Keeping the quantifiers visible is the whole point. A theorem saying that ReLU networks are dense in a function space is not a deployment certificate for one trained model, and a CROWN certificate for one model is not a universal approximation theorem.

6.8.1. Universal Approximation🔗

The basic one dimensional theorem has the familiar form:

\forall f:[a,b]\to\mathbb{R},\quad \forall \varepsilon>0,\quad \exists h_{\mathrm{ReLU}},\quad \forall x\in[a,b],\quad \left|h_{\mathrm{ReLU}}(x)-f(x)\right|<\varepsilon

The universal approximation API contains the real valued statement relu_universal_approximation_Icc. The rate file universal approximation with rates adds reluApproximationWidth and proves rate style theorems such as relu_universal_approximation_Icc_rate: the width is chosen as an explicit function of the Lipschitz constant, interval size, and error target.

The multidimensional file universal approximation in higher dimension uses coordinate subalgebras and Stone-Weierstrass style reasoning. The shape of the theorem changes from an interval on the line to compact domains and tensor valued coordinates, but the reader should keep the same mental picture: networks are used as a dense class of functions under stated topological hypotheses.

The float32 and IEEE32Exec variants express the same conceptual theorem after the approximating network is tied to a concrete scalar model. The clean real theorem and the executable bridge are related, but they are not the same statement.

The float versions are intentionally explicit about their extra obligations:

\text{real approximation error} + \text{dyadic parameter quantization error} + \text{rounded execution error} \le \text{requested tolerance}

For example, the IEEE32Exec approximation API contains theorems such as reluApproximationIccIEEE32Exec_threeTerm, hinge_fun_dyadic_quantization_error_le_Icc, and reluApproximationIccIEEE32Exec_dyadicHalfUlp. These statements make the finite precision bridge visible instead of claiming that a theorem over automatically transfers to binary32 code.

6.8.2. Float Interval Approximation🔗

Float interval approximation asks for a sound set interpretation of finite values. The interval semantics starts with an interpretation map:

\gamma_I : \operatorname{Interval}\to\operatorname{Set}(\operatorname{IEEE32Exec}), \qquad \gamma : \operatorname{Box}(d)\to \operatorname{Set}\!\left(\operatorname{Fin}(d)\to\operatorname{IEEE32Exec}\right)

An abstract operation is sound when every concrete result produced by inputs in the concrete sets is still inside the abstract output. In the float interval semantics API, the central theorems are add_sound, mul_sound, relu_sound, aff_sound, and eval_sound. The theorem shape is:

x\in\gamma(B)\quad\Longrightarrow\quad \operatorname{eval}(net,x)\in\gamma_I(\operatorname{evalSharp}(net,B))

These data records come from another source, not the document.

[src/pwm_timer_pkg.sv]
// Shared constants and types for the phase-correct PWM timer
package pwm_timer_pkg;

    localparam int ADDR_W = 4;
    localparam int DATA_W = 8;

    // Register offsets
    localparam logic [3:0] OFF_CONTROL     = 4'h0;
    localparam logic [3:0] OFF_CLOCK_SEL   = 4'h1;
    localparam logic [3:0] OFF_COUNT_LO    = 4'h2;
    localparam logic [3:0] OFF_COUNT_HI    = 4'h3;
    localparam logic [3:0] OFF_CMP_A_LO    = 4'h4;
    localparam logic [3:0] OFF_CMP_A_HI    = 4'h5;
    localparam logic [3:0] OFF_CMP_B_LO    = 4'h6;
    localparam logic [3:0] OFF_CMP_B_HI    = 4'h7;
    localparam logic [3:0] OFF_IRQ_STATUS  = 4'h8;
    localparam logic [3:0] OFF_IRQ_MASK    = 4'h9;

    // Control register fields
    localparam int CTL_MODE_A_HI = 7;
    localparam int CTL_MODE_A_LO = 6;
    localparam int CTL_MODE_B_HI = 5;
    localparam int CTL_MODE_B_LO = 4;
    localparam int CTL_RES_HI    = 1;
    localparam int CTL_RES_LO    = 0;

    // Status and mask bit positions
    localparam int ST_OVERFLOW = 0;
    localparam int ST_MATCH_A  = 1;
    localparam int ST_MATCH_B  = 2;

    // Reset values
    localparam logic [7:0] CONTROL_RST  = 8'h00;
    localparam logic [2:0] CLK_SEL_RST  = 3'h0;
    localparam logic [9:0] CMP_RST      = 10'h000;
    localparam logic [9:0] COUNT_RST    = 10'h000;
    localparam logic [2:0] IRQ_RST      = 3'h0;

    // Clock select codes
    localparam logic [2:0] CS_STOP   = 3'h0;
    localparam logic [2:0] CS_DIV1   = 3'h1;
    localparam logic [2:0] CS_DIV8   = 3'h2;
    localparam logic [2:0] CS_DIV64  = 3'h3;
    localparam logic [2:0] CS_DIV256 = 3'h4;
    localparam logic [2:0] CS_DIV1K  = 3'h5;

    // Peaks per resolution
    localparam logic [9:0] PEAK_8  = 10'h0ff;
    localparam logic [9:0] PEAK_9  = 10'h1ff;
    localparam logic [9:0] PEAK_10 = 10'h3ff;

    localparam int PRESCALE_W = 10;

    // Output modes
    localparam logic [1:0] MODE_NONINV = 2'h2;
    localparam logic [1:0] MODE_INV    = 2'h3;

    typedef struct packed {
        logic [ADDR_W-1:0] addr;
        logic [DATA_W-1:0] wdata;
        logic              wr;
        logic              rd;
    } reg_req_t;

endpackage
[src/pwm_compare_channel.sv]
// One compare channel: double-buffered value, match and pin logic
`timescale 1ns/1ps
module pwm_compare_channel #(
    parameter int CMP_W = 10
) (
    // Clock and reset
    input  wire logic             i_sys_clk,
    input  wire logic             i_reset_n,
    // Counter state
    input  wire logic             i_tick,
    input  wire logic [CMP_W-1:0] i_count,
    input  wire logic             i_counting_up,
    input  wire logic             i_at_peak,
    input  wire logic             i_div1,
    // Software side
    input  wire logic             i_wr_en,
    input  wire logic [CMP_W-1:0] i_wr_value,
    input  wire logic [1:0]       i_mode,
    // Results
    output logic [CMP_W-1:0]      o_held_value,
    output logic                  o_match,
    output logic                  o_pin
);
    if (CMP_W != 10) $error("CMP_W must be 10");

    logic [CMP_W-1:0] hold_reg, hold_next;
    logic [CMP_W-1:0] active_reg, active_next;
    logic             pin_reg, pin_next;
    logic             peak_set_reg, peak_set_next;
    logic             match;

    always_comb
    begin
        hold_next     = i_wr_en ? i_wr_value : hold_reg;
        active_next   = active_reg;
        pin_next      = pin_reg;
        peak_set_next = peak_set_reg;
        match         = 1'b0;
        if (i_tick)
        begin
            match = (i_count == active_reg);
            if (match && i_mode[1])
            begin
                if (i_at_peak && i_count != '0)
                begin
                    // Peak match: up and down match coincide at the turn
                    if (!i_div1 && !peak_set_reg)
                    begin
                        pin_next      = ~i_mode[0];
                        peak_set_next = 1'b1;
                    end
                    else if (!i_div1)
                    begin
                        pin_next      = i_mode[0];
                        peak_set_next = 1'b0;
                    end
                    else
                        pin_next = ~i_mode[0];
                end
                // Zero is the turn point, so its match acts as up-count
                else if (i_counting_up || i_count == '0)
                    pin_next = i_mode[0];
                else
                    pin_next = ~i_mode[0];
            end
            if (i_at_peak)
                active_next = hold_reg;
        end
    end

    always_ff @(posedge i_sys_clk or negedge i_reset_n)
    begin
        if (!i_reset_n)
        begin
            hold_reg     <= '0;
            active_reg   <= '0;
            pin_reg      <= 1'b0;
            peak_set_reg <= 1'b0;
        end
        else
        begin
            hold_reg     <= hold_next;
            active_reg   <= active_next;
            pin_reg      <= pin_next;
            peak_set_reg <= peak_set_next;
        end
    end

    assign o_held_value = hold_reg;
    assign o_match      = match;
    assign o_pin        = pin_reg;

    property p_transfer;
        @(posedge i_sys_clk) disable iff (!i_reset_n)
        (i_tick && i_at_peak) |=> (active_reg == $past(hold_reg));
    endproperty
    a_transfer: assert property (p_transfer) else $error("compare transfer missed");

    property p_noninv_up;
        @(posedge i_sys_clk) disable iff (!i_reset_n)
        (i_tick && match && i_mode == 2'h2 && i_counting_up && !i_at_peak) |=> !pin_reg;
    endproperty
    a_noninv_up: assert property (p_noninv_up) else $error("non-inverted up match wrong");

    property p_inv_up;
        @(posedge i_sys_clk) disable iff (!i_reset_n)
        (i_tick && match && i_mode == 2'h3 && i_counting_up && !i_at_peak) |=> pin_reg;
    endproperty
    a_inv_up: assert property (p_inv_up) else $error("inverted up match wrong");

    property p_no_write_drift;
        @(posedge i_sys_clk) disable iff (!i_reset_n)
        (!(i_tick && i_at_peak)) |=> $stable(active_reg);
    endproperty
    a_no_write_drift: assert property (p_no_write_drift) else $error("active changed off peak");

    property p_readback;
        @(posedge i_sys_clk) disable iff (!i_reset_n)
        i_wr_en |=> (o_held_value == $past(i_wr_value));
    endproperty
    a_readback: assert property (p_readback) else $error("readback not latest write");
endmodule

That is the same soundness pattern as verification certificates, but here the carrier is finite float semantics and interval images. The exact image theorem API then states stronger exact image style conditions, including ExactIntervalImage and roundedTargetExactIntervalImage_of_correctRounding. The constant target example is the small case readers can use to see the definitions without the full network machinery.

This is close in spirit to verification, but it is still a different layer. A verifier certificate usually checks a specific network on a specific input region. The approximation theory layer is about representability and semantic approximation statements.

6.8.3. Three Meanings We Keep Separate🔗

TorchLean uses "approximation" in at least three different ways:

  • Approximation theory: networks as function approximators.

  • Runtime approximation: executable arithmetic versus ideal semantics.

  • Verifier approximation: sound overapproximations of reachable activations or output margins.

Keeping those meanings separate prevents ambiguity: an approximation theorem, a Float32 tolerance, and a CROWN bound are different claims with different proof obligations.